However, for Hexagon to take advantage of these opportunities, and to also build a strong financial profile for its stakeholders, the Swedish company are looking into ways to make efficiency savings. Additionally, Hexagon is also looking into investment opportunities which can strengthen the company’s skills in these pre-determined growth areas.
"Hexagon has a significant market opportunity, driven by long-term and cross-industry megatrends. Over the last few quarters, we have assessed our operations through the lens of this potential and this efficiency program will provide a solid foundation for delivery," said Paolo Guglielmini, President and CEO of Hexagon.
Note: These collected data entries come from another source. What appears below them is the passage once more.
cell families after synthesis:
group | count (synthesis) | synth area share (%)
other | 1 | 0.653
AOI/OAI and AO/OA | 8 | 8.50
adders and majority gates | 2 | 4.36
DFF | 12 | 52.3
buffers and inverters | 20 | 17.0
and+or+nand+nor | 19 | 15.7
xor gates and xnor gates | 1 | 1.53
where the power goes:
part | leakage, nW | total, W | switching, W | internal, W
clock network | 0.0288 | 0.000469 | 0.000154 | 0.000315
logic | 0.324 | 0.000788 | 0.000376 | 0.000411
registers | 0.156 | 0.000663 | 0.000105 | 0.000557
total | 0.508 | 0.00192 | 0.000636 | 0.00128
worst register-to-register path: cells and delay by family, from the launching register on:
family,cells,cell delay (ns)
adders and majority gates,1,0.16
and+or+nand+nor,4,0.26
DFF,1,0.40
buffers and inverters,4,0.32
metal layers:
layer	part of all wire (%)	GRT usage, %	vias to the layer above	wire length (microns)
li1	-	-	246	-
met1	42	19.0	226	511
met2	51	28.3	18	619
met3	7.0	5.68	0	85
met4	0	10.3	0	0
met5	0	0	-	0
File: config.mk
export PLATFORM = sky130hd
export DESIGN_NAME = cn_serial
export DESIGN_NICKNAME = d
export VERILOG_FILES = /design/src/rtl/cn_serial.sv
export SDC_FILE = /design/constraint.sdc
export NUM_CORES = 1
export LEC_CHECK = 0
export BUFFER_PORTS_ARGS = -buffer_cell sky130_fd_sc_hd__buf_2
export CORE_MARGIN = 2
export CORE_UTILIZATION = 40
export CTS_CLUSTER_DIAMETER = 120
export DETAILED_ROUTE_END_ITERATION = 8
export PLACE_DENSITY_LB_ADDON = 0.15
export SYNTH_ARGS = -nofsm -noshare
export SYNTH_HDL_FRONTEND = slang
export SYNTH_SLANG_ARGS = --single-unit
File: constraint.sdc
create_clock -name clk -period 6 [get_ports clk]
set_input_delay 0.3 -clock clk [delete_from_list [all_inputs] [get_ports clk]]
set_output_delay 0.3 -clock clk [all_outputs]
set_load 0.005 [all_outputs]
[src/rtl/truth_table_sweeper.sv]
// Steps every input vector of an N-input combinational block, holds each for
// HOLD_CYCLES cycles, and checks the sampled output against an expected truth table.
module truth_table_sweeper #(
   parameter int unsigned N           = 4,
   parameter int unsigned HOLD_CYCLES = 1
) (
   input  logic                   clk,
   input  logic                   rst,
   input  logic                   start,
   input  logic [(1 << N)-1:0]    expected,
   input  logic                   f,
   output logic [N-1:0]           vec,
   output logic                   busy,
   output logic                   done,
   output logic                   pass,
   output logic [N:0]             err_count,
   output logic [N-1:0]           first_fail,
   output logic                   fail_valid
);

   localparam int unsigned NUM_VEC = 32'(1) << N;
   localparam int unsigned HW      = (HOLD_CYCLES > 1) ? $clog2(HOLD_CYCLES) : 1;
   localparam logic [HW-1:0] HOLD_LAST = HW'(HOLD_CYCLES - 1);
   localparam logic [N-1:0]  VEC_LAST  = N'(NUM_VEC - 1);

   typedef enum logic [1:0] {
      IDLE  = 2'd0,
      DRIVE = 2'd1,
      DONE  = 2'd2
   } state_t;

   state_t               state;
   logic [HW-1:0]        hold_cnt;
   logic [NUM_VEC-1:0]   expected_q;

   logic                 sample_c;
   logic                 mismatch_c;
   logic [N:0]           err_next_c;

   // Sample strobe and the error count including the current sample, so the
   // last vector's result reaches pass in the same edge that enters DONE.
   always_comb begin
      sample_c   = (state == DRIVE) && (hold_cnt == HOLD_LAST);
      mismatch_c = sample_c && (f != expected_q[vec]);
      err_next_c = err_count + (N+1)'(mismatch_c);
   end

   always_ff @(posedge clk) begin
      if (rst) begin
         state      <= IDLE;
         vec        <= '0;
         busy       <= 1'b0;
         done       <= 1'b0;
         pass       <= 1'b0;
         err_count  <= '0;
         first_fail <= '0;
         fail_valid <= 1'b0;
         hold_cnt   <= '0;
         expected_q <= '0;
      end else begin
         case (state)
            IDLE: begin
               vec  <= '0;
               busy <= 1'b0;
               done <= 1'b0;
               if (start) begin
                  expected_q <= expected;
                  err_count  <= '0;
                  first_fail <= '0;
                  fail_valid <= 1'b0;
                  pass       <= 1'b0;
                  hold_cnt   <= '0;
                  busy       <= 1'b1;
                  state      <= DRIVE;
               end
            end

            DRIVE: begin
               if (sample_c) begin
                  err_count <= err_next_c;
                  if (mismatch_c && !fail_valid) begin
                     first_fail <= vec;
                     fail_valid <= 1'b1;
                  end
                  if (vec == VEC_LAST) begin
                     done  <= 1'b1;
                     pass  <= (err_next_c == '0);
                     state <= DONE;
                  end else begin
                     vec      <= vec + N'(1);
                     hold_cnt <= '0;
                  end
               end else begin
                  hold_cnt <= hold_cnt + HW'(1);
               end
            end

            DONE: begin
               done  <= 1'b0;
               busy  <= 1'b0;
               vec   <= '0;
               state <= IDLE;
            end

            default: begin
               state <= IDLE;
            end
         endcase
      end
   end

endmodule
$ cat src/rtl/cu_pkg.sv
`default_nettype none
// ============================================================================
// Module      : cu_pkg
// Description : Shared types and encodings for the multi-cycle RV32I control
//               unit: FSM states, instruction classes, opcodes and the
//               datapath control field encodings.
// Revision    : 1.0 - initial release
// ============================================================================
package cu_pkg;

   // FSM states; the encoding is also exported on state_o for debug
   typedef enum logic [2:0] {
      ST_FETCH  = 3'd0,
      ST_DECODE = 3'd1,
      ST_EXEC   = 3'd2,
      ST_MEM    = 3'd3,
      ST_WB     = 3'd4,
      ST_TRAP   = 3'd5
   } state_t;

   // Instruction class captured in DECODE and held until the next DECODE
   typedef enum logic [3:0] {
      CLS_NONE    = 4'd0,
      CLS_R       = 4'd1,
      CLS_I       = 4'd2,
      CLS_LOAD    = 4'd3,
      CLS_STORE   = 4'd4,
      CLS_BRANCH  = 4'd5,
      CLS_JAL     = 4'd6,
      CLS_JALR    = 4'd7,
      CLS_LUI     = 4'd8,
      CLS_AUIPC   = 4'd9,
      CLS_MUL     = 4'd10,
      CLS_ILLEGAL = 4'd11
   } instr_class_t;

   // RV32I major opcodes
   localparam logic [6:0] OPC_OP     = 7'b0110011;
   localparam logic [6:0] OPC_OP_IMM = 7'b0010011;
   localparam logic [6:0] OPC_LOAD   = 7'b0000011;
   localparam logic [6:0] OPC_STORE  = 7'b0100011;
   localparam logic [6:0] OPC_BRANCH = 7'b1100011;
   localparam logic [6:0] OPC_JAL    = 7'b1101111;
   localparam logic [6:0] OPC_JALR   = 7'b1100111;
   localparam logic [6:0] OPC_LUI    = 7'b0110111;
   localparam logic [6:0] OPC_AUIPC  = 7'b0010111;

   // Funct7 values accepted on the register-register opcode
   localparam logic [6:0] F7_BASE   = 7'b0000000;
   localparam logic [6:0] F7_ALT    = 7'b0100000;
   localparam logic [6:0] F7_MULDIV = 7'b0000001;

   // Immediate generator formats
   localparam logic [2:0] IMM_I = 3'b000;
   localparam logic [2:0] IMM_S = 3'b001;
   localparam logic [2:0] IMM_U = 3'b010;
   localparam logic [2:0] IMM_B = 3'b101;
   localparam logic [2:0] IMM_J = 3'b110;

   // Branch unit controls: conditional branches carry Funct3 in the low bits
   localparam logic [4:0] BROP_NONE     = 5'b00000;
   localparam logic [4:0] BROP_JUMP     = 5'b10000;
   localparam logic [1:0] BROP_COND_PFX = 2'b01;

   // Register file write-back source select
   localparam logic [1:0] WRSRC_ALU = 2'b00;
   localparam logic [1:0] WRSRC_DM  = 2'b01;
   localparam logic [1:0] WRSRC_PC4 = 2'b10;

   // ALU operation used by LUI to pass the immediate straight through
   localparam logic [4:0] ALUOP_PASS_B = 5'b00111;

   // Static datapath fields produced by the decoder for one instruction
   typedef struct packed {
      logic [4:0] alu_op;
      logic [2:0] imm_src;
      logic       alu_a_src;
      logic       alu_b_src;
      logic [4:0] br_op;
      logic [1:0] ru_data_wr_src;
      logic [2:0] dm_ctrl;
   } ctrl_t;

   localparam ctrl_t CTRL_NONE = '0;

endpackage
`default_nettype wire

$ cat src/rtl/multicycle_control_unit_if.sv
`default_nettype none
// ============================================================================
// Module      : multicycle_control_unit_if
// Description : Bundle of instruction-register fields, memory/ALU handshakes
//               and datapath controls between the control unit (master) and
//               the datapath/memory side (slave).
// Revision    : 1.0 - initial release
// ============================================================================
interface multicycle_control_unit_if;

   // Instruction register fields
   logic [6:0] opcode;
   logic [2:0] Funct3;
   logic [6:0] Funct7;

   // Handshakes from memories and the multi-cycle ALU
   logic       im_ready;
   logic       dm_ready;
   logic       alu_done;

   // Sequencing and memory requests
   logic       IMReq;
   logic       IRWr;
   logic       PCWr;
   logic       DMReq;
   logic       alu_start;
   logic       RUWr;

   // Datapath controls
   logic [4:0] ALUOp;
   logic [2:0] ImmSrc;
   logic       ALUASrc;
   logic       ALUBSrc;
   logic       DMWr;
   logic [2:0] DMCtrl;
   logic [4:0] BrOp;
   logic [1:0] RUDataWrSrc;

   // Status
   logic       illegal_instr;
   logic [2:0] state_o;

   modport master (
      input  opcode, Funct3, Funct7, im_ready, dm_ready, alu_done,
      output IMReq, IRWr, PCWr, DMReq, alu_start, RUWr,
      output ALUOp, ImmSrc, ALUASrc, ALUBSrc, DMWr, DMCtrl, BrOp, RUDataWrSrc,
      output illegal_instr, state_o
   );

   modport slave (
      output opcode, Funct3, Funct7, im_ready, dm_ready, alu_done,
      input  IMReq, IRWr, PCWr, DMReq, alu_start, RUWr,
      input  ALUOp, ImmSrc, ALUASrc, ALUBSrc, DMWr, DMCtrl, BrOp, RUDataWrSrc,
      input  illegal_instr, state_o
   );

endinterface
`default_nettype wire

$ cat src/rtl/cu_decode.sv
`default_nettype none
// ============================================================================
// Module      : cu_decode
// Description : Combinational classifier mapping opcode/Funct3/Funct7 to an
//               instruction class and the static datapath control fields.
// Revision    : 1.0 - initial release
// ============================================================================
module cu_decode
   import cu_pkg::*;
#(
   parameter bit ENABLE_M     = 1'b1,
   parameter bit ENABLE_AUIPC = 1'b1
) (
   input  logic [6:0]   opcode,
   input  logic [2:0]   funct3,
   input  logic [6:0]   funct7,
   output instr_class_t cls,
   output ctrl_t        ctrl
);

   // Anything not explicitly recognised falls through as ILLEGAL with all
   // controls cleared. The ALU B operand selects the immediate for every
   // class whose ALU operation consumes one (address or target generation).
   always_comb begin
      cls  = CLS_ILLEGAL;
      ctrl = CTRL_NONE;
      case (opcode)
         OPC_OP: begin
            if ((funct7 == F7_BASE) || (funct7 == F7_ALT)) begin
               cls          = CLS_R;
               ctrl.alu_op  = {1'b0, funct7[5], funct3};
            end else if ((funct7 == F7_MULDIV) && ENABLE_M) begin
               cls          = CLS_MUL;
               ctrl.alu_op  = {2'b10, funct3};
            end
         end
         OPC_OP_IMM: begin
            cls            = CLS_I;
            ctrl.imm_src   = IMM_I;
            ctrl.alu_b_src = 1'b1;
            // Only the shifts use Funct7[5]; elsewhere those bits are imm
            if ((funct3 == 3'b001) || (funct3 == 3'b101)) begin
               ctrl.alu_op = {1'b0, funct7[5], funct3};
            end else begin
               ctrl.alu_op = {2'b00, funct3};
            end
         end
         OPC_LOAD: begin
            cls                 = CLS_LOAD;
            ctrl.imm_src        = IMM_I;
            ctrl.alu_b_src      = 1'b1;
            ctrl.ru_data_wr_src = WRSRC_DM;
            ctrl.dm_ctrl        = funct3;
         end
         OPC_STORE: begin
            cls            = CLS_STORE;
            ctrl.imm_src   = IMM_S;
            ctrl.alu_b_src = 1'b1;
            ctrl.dm_ctrl   = funct3;
         end
         OPC_BRANCH: begin
            cls            = CLS_BRANCH;
            ctrl.imm_src   = IMM_B;
            ctrl.alu_a_src = 1'b1;
            ctrl.alu_b_src = 1'b1;
            ctrl.br_op     = {BROP_COND_PFX, funct3};
         end
         OPC_JAL: begin
            cls                 = CLS_JAL;
            ctrl.imm_src        = IMM_J;
            ctrl.alu_a_src      = 1'b1;
            ctrl.alu_b_src      = 1'b1;
            ctrl.br_op          = BROP_JUMP;
            ctrl.ru_data_wr_src = WRSRC_PC4;
         end
         OPC_JALR: begin
            cls                 = CLS_JALR;
            ctrl.imm_src        = IMM_I;
            ctrl.alu_b_src      = 1'b1;
            ctrl.br_op          = BROP_JUMP;
            ctrl.ru_data_wr_src = WRSRC_PC4;
         end
         OPC_LUI: begin
            cls            = CLS_LUI;
            ctrl.imm_src   = IMM_U;
            ctrl.alu_b_src = 1'b1;
            ctrl.alu_op    = ALUOP_PASS_B;
         end
         OPC_AUIPC: begin
            if (ENABLE_AUIPC) begin
               cls            = CLS_AUIPC;
               ctrl.imm_src   = IMM_U;
               ctrl.alu_a_src = 1'b1;
               ctrl.alu_b_src = 1'b1;
            end
         end
         default: begin
            cls  = CLS_ILLEGAL;
            ctrl = CTRL_NONE;
         end
      endcase
      if (cls == CLS_ILLEGAL) begin
         ctrl.br_op = BROP_NONE;
      end
   end

endmodule
`default_nettype wire

$ cat src/rtl/multicycle_control_unit.sv
`default_nettype none
// ============================================================================
// Module      : multicycle_control_unit
// Description : Multi-cycle RV32I control unit. Sequences each instruction
//               through FETCH/DECODE/EXEC/MEM/WB with ready handshakes to the
//               memories and an optional multi-cycle M-extension ALU.
// Revision    : 1.0 - initial release
// ============================================================================
module multicycle_control_unit
   import cu_pkg::*;
#(
   parameter bit ENABLE_M     = 1'b1,
   parameter bit ENABLE_AUIPC = 1'b1
) (
   input  logic                              clk,
   input  logic                              rst,
   multicycle_control_unit_if.master         bus
);

   state_t       r_state;
   state_t       w_state_next;
   instr_class_t w_dec_class;
   ctrl_t        w_dec_ctrl;
   instr_class_t r_class;
   ctrl_t        r_ctrl;
   logic         r_alu_started;
   logic         w_is_jump;
   logic         w_dp_active;

   cu_decode #(
      .ENABLE_M     (ENABLE_M),
      .ENABLE_AUIPC (ENABLE_AUIPC)
   ) u_decode (
      .opcode (bus.opcode),
      .funct3 (bus.Funct3),
      .funct7 (bus.Funct7),
      .cls    (w_dec_class),
      .ctrl   (w_dec_ctrl)
   );

   assign w_is_jump   = (r_class == CLS_JAL) || (r_class == CLS_JALR);
   assign w_dp_active = (r_state == ST_EXEC) || (r_state == ST_MEM) ||
                        (r_state == ST_WB);

   // State register
   always_ff @(posedge clk) begin
      if (rst) begin
         r_state <= ST_FETCH;
      end else begin
         r_state <= w_state_next;
      end
   end

   // Capture the decoded class/controls in DECODE; remember that the ALU has
   // been started while a MUL waits in EXEC so the start pulse is single.
   always_ff @(posedge clk) begin
      if (rst) begin
         r_class       <= CLS_NONE;
         r_ctrl        <= CTRL_NONE;
         r_alu_started <= 1'b0;
      end else begin
         if (r_state == ST_DECODE) begin
            r_class <= w_dec_class;
            r_ctrl  <= w_dec_ctrl;
         end
         r_alu_started <= (r_state == ST_EXEC) && (w_state_next == ST_EXEC);
      end
   end

   // Next-state logic; each handshake is only looked at in its waiting state
   always_comb begin
      w_state_next = r_state;
      case (r_state)
         ST_FETCH: begin
            if (bus.im_ready) begin
               w_state_next = ST_DECODE;
            end
         end
         ST_DECODE: begin
            w_state_next = (w_dec_class == CLS_ILLEGAL) ? ST_TRAP : ST_EXEC;
         end
         ST_EXEC: begin
            case (r_class)
               CLS_MUL:              w_state_next = bus.alu_done ? ST_WB : ST_EXEC;
               CLS_LOAD, CLS_STORE:  w_state_next = ST_MEM;
               CLS_BRANCH:           w_state_next = ST_FETCH;
               default:              w_state_next = ST_WB;
            endcase
         end
         ST_MEM: begin
            if (bus.dm_ready) begin
               w_state_next = (r_class == CLS_STORE) ? ST_FETCH : ST_WB;
            end
         end
         ST_WB:   w_state_next = ST_FETCH;
         ST_TRAP: w_state_next = ST_FETCH;
         default: w_state_next = ST_FETCH;
      endcase
   end

   // Output decode; everything is forced low while rst is high so an aborted
   // instruction cannot write anything in the reset cycle.
   always_comb begin
      bus.IMReq         = 1'b0;
      bus.IRWr          = 1'b0;
      bus.PCWr          = 1'b0;
      bus.DMReq         = 1'b0;
      bus.alu_start     = 1'b0;
      bus.RUWr          = 1'b0;
      bus.DMWr          = 1'b0;
      bus.DMCtrl        = 3'b000;
      bus.illegal_instr = 1'b0;
      bus.ALUOp         = 5'b00000;
      bus.ImmSrc        = 3'b000;
      bus.ALUASrc       = 1'b0;
      bus.ALUBSrc       = 1'b0;
      bus.BrOp          = 5'b00000;
      bus.RUDataWrSrc   = 2'b00;
      bus.state_o       = rst ? ST_FETCH : r_state;
      if (!rst) begin
         if (w_dp_active) begin
            bus.ALUOp       = r_ctrl.alu_op;
            bus.ImmSrc      = r_ctrl.imm_src;
            bus.ALUASrc     = r_ctrl.alu_a_src;
            bus.ALUBSrc     = r_ctrl.alu_b_src;
            bus.BrOp        = r_ctrl.br_op;
            bus.RUDataWrSrc = r_ctrl.ru_data_wr_src;
         end
         case (r_state)
            ST_FETCH: begin
               bus.IMReq = 1'b1;
               bus.IRWr  = bus.im_ready;
            end
            ST_EXEC: begin
               if (r_class == CLS_MUL) begin
                  bus.alu_start = !r_alu_started;
               end
               if ((r_class == CLS_BRANCH) || w_is_jump) begin
                  bus.PCWr = 1'b1;
               end
            end
            ST_MEM: begin
               bus.DMReq  = 1'b1;
               bus.DMWr   = (r_class == CLS_STORE);
               bus.DMCtrl = r_ctrl.dm_ctrl;
               bus.PCWr   = bus.dm_ready && (r_class == CLS_STORE);
            end
            ST_WB: begin
               bus.RUWr = 1'b1;
               bus.PCWr = !w_is_jump;
            end
            ST_TRAP: begin
               bus.illegal_instr = 1'b1;
            end
            default: begin
               bus.IMReq = 1'b0;
            end
         endcase
      end
   end

endmodule
`default_nettype wire
$ cat src/flat_wrapper.sv
// flat-port wrapper written by rule: the top's interface ports become plain ports
module multicycle_control_unit_flat import cu_pkg::*;
#(
   parameter bit ENABLE_M     = 1'b1,
   parameter bit ENABLE_AUIPC = 1'b1
)
  (clk, rst, bus_opcode, bus_Funct3, bus_Funct7, bus_im_ready, bus_dm_ready, bus_alu_done, bus_IMReq, bus_IRWr, bus_PCWr, bus_DMReq, bus_alu_start, bus_RUWr, bus_ALUOp, bus_ImmSrc, bus_ALUASrc, bus_ALUBSrc, bus_DMWr, bus_DMCtrl, bus_BrOp, bus_RUDataWrSrc, bus_illegal_instr, bus_state_o);
  multicycle_control_unit_if bus_i ();
  input  logic clk;
  input  logic rst;
  input wire logic [$bits(bus_i.opcode)-1:0] bus_opcode;
  input wire logic [$bits(bus_i.Funct3)-1:0] bus_Funct3;
  input wire logic [$bits(bus_i.Funct7)-1:0] bus_Funct7;
  input wire logic [$bits(bus_i.im_ready)-1:0] bus_im_ready;
  input wire logic [$bits(bus_i.dm_ready)-1:0] bus_dm_ready;
  input wire logic [$bits(bus_i.alu_done)-1:0] bus_alu_done;
  output wire logic [$bits(bus_i.IMReq)-1:0] bus_IMReq;
  output wire logic [$bits(bus_i.IRWr)-1:0] bus_IRWr;
  output wire logic [$bits(bus_i.PCWr)-1:0] bus_PCWr;
  output wire logic [$bits(bus_i.DMReq)-1:0] bus_DMReq;
  output wire logic [$bits(bus_i.alu_start)-1:0] bus_alu_start;
  output wire logic [$bits(bus_i.RUWr)-1:0] bus_RUWr;
  output wire logic [$bits(bus_i.ALUOp)-1:0] bus_ALUOp;
  output wire logic [$bits(bus_i.ImmSrc)-1:0] bus_ImmSrc;
  output wire logic [$bits(bus_i.ALUASrc)-1:0] bus_ALUASrc;
  output wire logic [$bits(bus_i.ALUBSrc)-1:0] bus_ALUBSrc;
  output wire logic [$bits(bus_i.DMWr)-1:0] bus_DMWr;
  output wire logic [$bits(bus_i.DMCtrl)-1:0] bus_DMCtrl;
  output wire logic [$bits(bus_i.BrOp)-1:0] bus_BrOp;
  output wire logic [$bits(bus_i.RUDataWrSrc)-1:0] bus_RUDataWrSrc;
  output wire logic [$bits(bus_i.illegal_instr)-1:0] bus_illegal_instr;
  output wire logic [$bits(bus_i.state_o)-1:0] bus_state_o;
  assign bus_i.opcode = bus_opcode;
  assign bus_i.Funct3 = bus_Funct3;
  assign bus_i.Funct7 = bus_Funct7;
  assign bus_i.im_ready = bus_im_ready;
  assign bus_i.dm_ready = bus_dm_ready;
  assign bus_i.alu_done = bus_alu_done;
  assign bus_IMReq = bus_i.IMReq;
  assign bus_IRWr = bus_i.IRWr;
  assign bus_PCWr = bus_i.PCWr;
  assign bus_DMReq = bus_i.DMReq;
  assign bus_alu_start = bus_i.alu_start;
  assign bus_RUWr = bus_i.RUWr;
  assign bus_ALUOp = bus_i.ALUOp;
  assign bus_ImmSrc = bus_i.ImmSrc;
  assign bus_ALUASrc = bus_i.ALUASrc;
  assign bus_ALUBSrc = bus_i.ALUBSrc;
  assign bus_DMWr = bus_i.DMWr;
  assign bus_DMCtrl = bus_i.DMCtrl;
  assign bus_BrOp = bus_i.BrOp;
  assign bus_RUDataWrSrc = bus_i.RUDataWrSrc;
  assign bus_illegal_instr = bus_i.illegal_instr;
  assign bus_state_o = bus_i.state_o;
  multicycle_control_unit #(.ENABLE_M(ENABLE_M), .ENABLE_AUIPC(ENABLE_AUIPC)) u_core (.clk(clk), .rst(rst), .bus(bus_i));
endmodule
$ cat config.mk
export PLATFORM = sky130hd
export DESIGN_NAME = multicycle_control_unit_flat
export DESIGN_NICKNAME = d
export VERILOG_FILES = /design/src/rtl/cu_pkg.sv /design/src/rtl/multicycle_control_unit_if.sv /design/src/rtl/cu_decode.sv /design/src/rtl/multicycle_control_unit.sv /design/src/flat_wrapper.sv
export SDC_FILE = /design/constraint.sdc
export NUM_CORES = 1
export LEC_CHECK = 0
export ABC_AREA = 1
export CORE_ASPECT_RATIO = 0.6
export CORE_MARGIN = 3
export CORE_UTILIZATION = 40
export CTS_CLUSTER_SIZE = 24
export DETAILED_ROUTE_END_ITERATION = 10
export GPL_ROUTABILITY_DRIVEN = 0
export PLACE_DENSITY = 0.73
export SYNTH_ARGS = -nofsm -noshare
export SYNTH_HDL_FRONTEND = slang
export SYNTH_SLANG_ARGS = --single-unit
$ cat constraint.sdc
create_clock -name clk -period 1.3 [get_ports clk]
set_clock_uncertainty 0.05 [all_clocks]
set_input_delay 0.13 -clock clk [delete_from_list [all_inputs] [get_ports clk]]
set_output_delay 0.13 -clock clk [all_outputs]
set_load 0.02 [all_outputs]
# Word level (Yosys, flattened, before mapping)
# Index checks and enable logic that the tools add are counted.
[totals] latch_bits=0 elab_cells=108 regBits=28 ramBits=0 mem_bits_ro=0 inputBits=22 n_memories=0 out_inout_bits=31
[op_classes] n_mul=0 shift=0 addsub=0 n_div=0 reduce_logical=18 muxes=54 bitwise_logic=0 eq_ne=26 magnitude_cmp=0
[op_table] operator="$pmux W4 S9" count=1
[op_table] operator="$mux W5" count=7
[op_table] operator="$mux W3" count=11
[op_table] operator="$eq A7 B6 Y1 const B" count=4
[op_table] operator="$mux W1" count=24
[op_table] operator="$pmux W3 S4" count=2
[op_table] operator="$eq A7 B7 Y1 const B" count=3
[op_table] operator="$eq A4 B3 Y1 const B" count=4
[op_table] operator="$pmux W5 S3" count=1
[op_table] operator="$eq A7 B5 Y1 const B" count=2
[op_table] operator="$pmux W5 S2" count=1
[op_table] operator="$eq A3 B2 Y1 const B" count=3
[op_table] operator="$eq A3 B3 Y1 const B" count=3
[op_table] operator="$pmux W3 S3" count=1
[op_table] operator="$eq A4 B4 Y1 const B" count=2
[op_table] operator="$mux W4" count=2
[op_table] operator="$reduce_or A2 Y1" count=4
[op_table] operator="$reduce_or A8 Y1" count=1
[op_table] operator="$eq A7 B1 Y1 const B" count=1
[op_table] operator="$eq A7 B2 Y1 const B" count=1
[op_table] operator="$logic_not A7 Y1" count=1
[op_table] operator="$eq A3 B1 Y1 const B" count=2
[op_table] operator="$logic_or A1 B1 Y1" count=6
[op_table] operator="$eq A4 B2 Y1 const B" count=1
[op_table] operator="7 further kinds" count=10

# Longest topological paths before layout
[logic_depth] ltp_word=9 ltp_mapped=11 ltp_nobuf=11

# Cells and area by module
# A second synthesis with hierarchy kept.
[unflattened] cells_unflattened=307 hier_area_um2=1899.3
[modules_own_cells] mod="multicycle_control_unit" cells_per_inst=202 n_inst=1 seq_area_each_um2=560.5 area_each_um2=1378.8
[modules_own_cells] mod="cu_decode" cells_per_inst=105 n_inst=1 seq_area_each_um2=0.0 area_each_um2=520.5

# Worst setup path before layout
# No wires, ideal clock.
[synth_timing] kind="register to output" start="reg u_core.r_state[1]" end="out bus_alu_start" arrival_ns=1.534 required_ns=1.120 path_buffers=0 path_stages_with_launch=5 slack_ns=-0.414 path_cell_list="dfxtp_1 inv_1 nor3_1 inv_1 nor4_1"
[synth_between] elab_chain_len=3
[synth_lines] item="start: declaration" line_no="multicycle_control_unit.sv:20" text="state_t r_state;"
[synth_lines] item="start signal: assignment" line_no="multicycle_control_unit.sv:50" text="r_state <= w_state_next;"
[synth_lines] item="$eq A3 B2 Y1" line_no="multicycle_control_unit.sv:129" text="case (r_state)"
[synth_lines] item="$mux W1" line_no="multicycle_control_unit.sv:129"
[synth_lines] item="$mux W1" line_no="multicycle_control_unit.sv:120" text="if (!rst) begin"
[synth_lines] item="end: declaration" line_no="flat_wrapper.sv:21" text="output wire logic [$bits(bus_i.alu_start)-1:0] bus_alu_start;"
# No other way between the ends.

# Worst setup path after layout
[layout_timing] start="reg u_core.r_state[0]" end="out bus_PCWr"
[layout_between] elab_chain_len=3 elab_cells_between_ends=5 classes_between="3 x eq/ne; 2 x mux"
[layout_lines] item="$eq A3 B3 Y1 / $eq A3 B2 Y1 (equally long branches)" line_no="multicycle_control_unit.sv:129"
[layout_lines] item="$pmux W1 S3 *" line_no="multicycle_control_unit.sv:129"
[layout_lines] item="$mux W1 *" line_no="multicycle_control_unit.sv:120"
[layout_lines] item="end: declaration" line_no="flat_wrapper.sv:19" text="output wire logic [$bits(bus_i.PCWr)-1:0] bus_PCWr;"
# Mark *: on every way between the ends. The rest lies on a longest branch, timed or not.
The digital reality solutions provider is set to take a one-off charge of approximately 200 MEUR in Q3 2023 (with a similar cash impact). Over the next six quarters, Hexagon will implement its program which is expected to generate 160-170 MEUR in annual cost savings, which will reach the full run-rate impact in early 2025.
Hexagon’s efficiency program will focus on these four key areas:
- Hexagon’s office and facilities footprint will be reduced by around 25%.
- Extraction of cross-divisional efficiencies, with the aim to reduce overall overhead costs.
- Development, manufacturing, and digital processes will be optimised through automation.
- All non-core business areas and activities will be rationalised.
The Swedish company has set the target to reach an operating margin of more than 30% by the end of 2026. Hexagon hopes to use these cost-efficiency savings to underpin this target, while also countering inflationary pressures and allowing for continued investments and growth.